Recent Progress and Challenges in Perylene Small Molecules, Assemblies and Composites for Photocatalytic Hydrogen Evolution

Abstract

AbstractPerylene diimide (PDI) derivatives are among the best‐known n‐type organic semiconductors because of their unique photophysical and chemical characteristics. In recent years, significant progress has been made in the development of various PDI/composites and their self‐assembled structures for photocatalytic hydrogen (H2) evolution. However, the slow transport of photogenerated charge carriers, rapid charge recombination, limited catalytic activity, and instability of these materials still pose difficulties for their practical use. In order to address these problems, extensive studies have been conducted on structural modifications, molecular design, and synthesis techniques to control the morphology of self‐assembled PDI structures and create new and effective photocatalysts. In this context, perylene based small molecules, their composites with TiO2 and g‐C3N4, self‐assembled perylene derivatives have been designed and their roles as heterogenous photocatalysts for H2 evolution have been investigated thoroughly in literature. In this review, the developments of PDI‐based photocatalysts for H2 evolution are outlined under four different categories.

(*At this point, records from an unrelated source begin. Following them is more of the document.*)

## src/rtl/fsup_pkg.sv

```systemverilog
package fsup_pkg;

    // Registered supervisor state
    typedef struct packed {
        logic ov_act;   // overvoltage event in progress
        logic cop_lat;  // clamp overpower fault latched
        logic hi_line;  // captured line range
    } sup_state_t;

    // Integer ceiling-free tick count for a time limit
    function automatic int unsigned ticks_for(input int unsigned limit_ns,
                                              input int unsigned tick_ns);
        return limit_ns / tick_ns;
    endfunction

endpackage

```

## src/rtl/fsup_integ.sv

```systemverilog
// Saturating up/down running-average integrator, advanced on a sample tick.
module fsup_integ #(
    parameter int unsigned UP_STEP = 1,
    parameter int unsigned DN_STEP = 1,
    parameter int unsigned TRIP_AT = 16
) (
    input  logic clk,
    input  logic rst_n,
    input  logic tick_i,
    input  logic hit_i,
    input  logic clr_i,
    output logic trip_o
);
    localparam int unsigned CW = $clog2(TRIP_AT + UP_STEP + 1);
    localparam logic [CW-1:0] TOP  = CW'(TRIP_AT);
    localparam logic [CW-1:0] UPW  = CW'(UP_STEP);
    localparam logic [CW-1:0] DNW  = CW'(DN_STEP);

    logic [CW-1:0] acc_d, acc_q;
    logic [CW-1:0] sum;

    always_comb begin
        sum   = acc_q + UPW;
        acc_d = acc_q;
        if (clr_i) begin
            acc_d = '0;
        end else if (tick_i) begin
            if (hit_i) begin
                acc_d = (sum >= TOP) ? TOP : sum;
            end else begin
                acc_d = (acc_q < DNW) ? '0 : acc_q - DNW;
            end
        end
    end

    always_ff @(posedge clk) begin
        if (!rst_n) acc_q <= '0;
        else        acc_q <= acc_d;
    end

    assign trip_o = (acc_q >= TOP);

endmodule

```

## src/rtl/fsup_resp.sv

```systemverilog
// Fault response controller: event state and stage gating.
module fsup_resp
    import fsup_pkg::*;
(
    input  logic clk,
    input  logic rst_n,
    input  logic hi_line_i,
    input  logic ov_trip_i,
    input  logic cl_trip_i,
    input  logic recov_i,
    output logic ov_clr_o,
    output logic boost_en_o,
    output logic stage2_en_o,
    output logic dim_full_o,
    output logic clamp_inh_o,
    output logic hi_sel_o
);
    sup_state_t st_d, st_q;

    always_comb begin
        st_d = st_q;
        if (cl_trip_i) begin
            st_d.cop_lat = 1'b1;
        end
        if (st_q.ov_act) begin
            if (recov_i) st_d.ov_act = 1'b0;
        end else if (ov_trip_i) begin
            st_d.ov_act = 1'b1;
        end
    end

    always_ff @(posedge clk) begin
        if (!rst_n) begin
            st_q.ov_act  <= 1'b0;
            st_q.cop_lat <= 1'b0;
            st_q.hi_line <= hi_line_i;
        end else begin
            st_q <= st_d;
        end
    end

    assign ov_clr_o    = st_q.ov_act & recov_i;
    assign boost_en_o  = ~st_q.cop_lat & ~st_q.ov_act;
    assign stage2_en_o = ~st_q.cop_lat;
    assign dim_full_o  = ~st_q.cop_lat & st_q.ov_act;
    assign clamp_inh_o = st_q.cop_lat;
    assign hi_sel_o    = st_q.hi_line;

endmodule

```

## src/rtl/fault_supervisor.sv

```systemverilog
module fault_supervisor
    import fsup_pkg::*;
#(
    parameter int unsigned TICK_NS     = 100_000,
    parameter int unsigned OV_LIMIT_NS = 1_600_000,
    parameter int unsigned CL_LIMIT_NS = 13_800_000,
    parameter int unsigned CL_DUTY_PCT = 49
) (
    input  logic clk,
    input  logic rst_n,
    input  logic tick_i,
    input  logic hi_line_i,
    input  logic ov_flag_i,
    input  logic recov_flag_i,
    input  logic clamp_on_i,
    output logic boost_en_o,
    output logic stage2_en_o,
    output logic dim_full_o,
    output logic clamp_inhibit_o,
    output logic hi_thr_sel_o
);
    localparam int unsigned OV_TICKS = ticks_for(OV_LIMIT_NS, TICK_NS);
    localparam int unsigned CL_TICKS = ticks_for(CL_LIMIT_NS, TICK_NS);
    localparam int unsigned CL_UP    = 100 - CL_DUTY_PCT;
    localparam int unsigned CL_DN    = CL_DUTY_PCT;
    localparam int unsigned CL_TRIP  = CL_TICKS * CL_UP;

    logic ov_trip, cl_trip, ov_clr;

    fsup_integ #(
        .UP_STEP (1),
        .DN_STEP (1),
        .TRIP_AT (OV_TICKS)
    ) u_ov_avg (
        .clk    (clk),
        .rst_n  (rst_n),
        .tick_i (tick_i),
        .hit_i  (ov_flag_i),
        .clr_i  (ov_clr),
        .trip_o (ov_trip)
    );

    fsup_integ #(
        .UP_STEP (CL_UP),
        .DN_STEP (CL_DN),
        .TRIP_AT (CL_TRIP)
    ) u_cl_avg (
        .clk    (clk),
        .rst_n  (rst_n),
        .tick_i (tick_i),
        .hit_i  (clamp_on_i),
        .clr_i  (1'b0),
        .trip_o (cl_trip)
    );

    fsup_resp u_resp (
        .clk         (clk),
        .rst_n       (rst_n),
        .hi_line_i   (hi_line_i),
        .ov_trip_i   (ov_trip),
        .cl_trip_i   (cl_trip),
        .recov_i     (recov_flag_i),
        .ov_clr_o    (ov_clr),
        .boost_en_o  (boost_en_o),
        .stage2_en_o (stage2_en_o),
        .dim_full_o  (dim_full_o),
        .clamp_inh_o (clamp_inhibit_o),
        .hi_sel_o    (hi_thr_sel_o)
    );

endmodule

```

Self‐assembled PDI nanostructures have made the most advancements among all the categories, with highest hydrogen evolution rate (HER) of 61.49 mmol g−1 h−1 while composites composed of perylene derivatives and g‐C3N4 exhibited the second highest rate of hydrogen evolution (17.7 mmol g−1 h−1). This review is intended to give researchers a better understanding and guidelines for designing PDI‐based and other chromophore‐based materials for efficient H2 evolution and their further exploration for future improvement in H2 evolution efficiencies.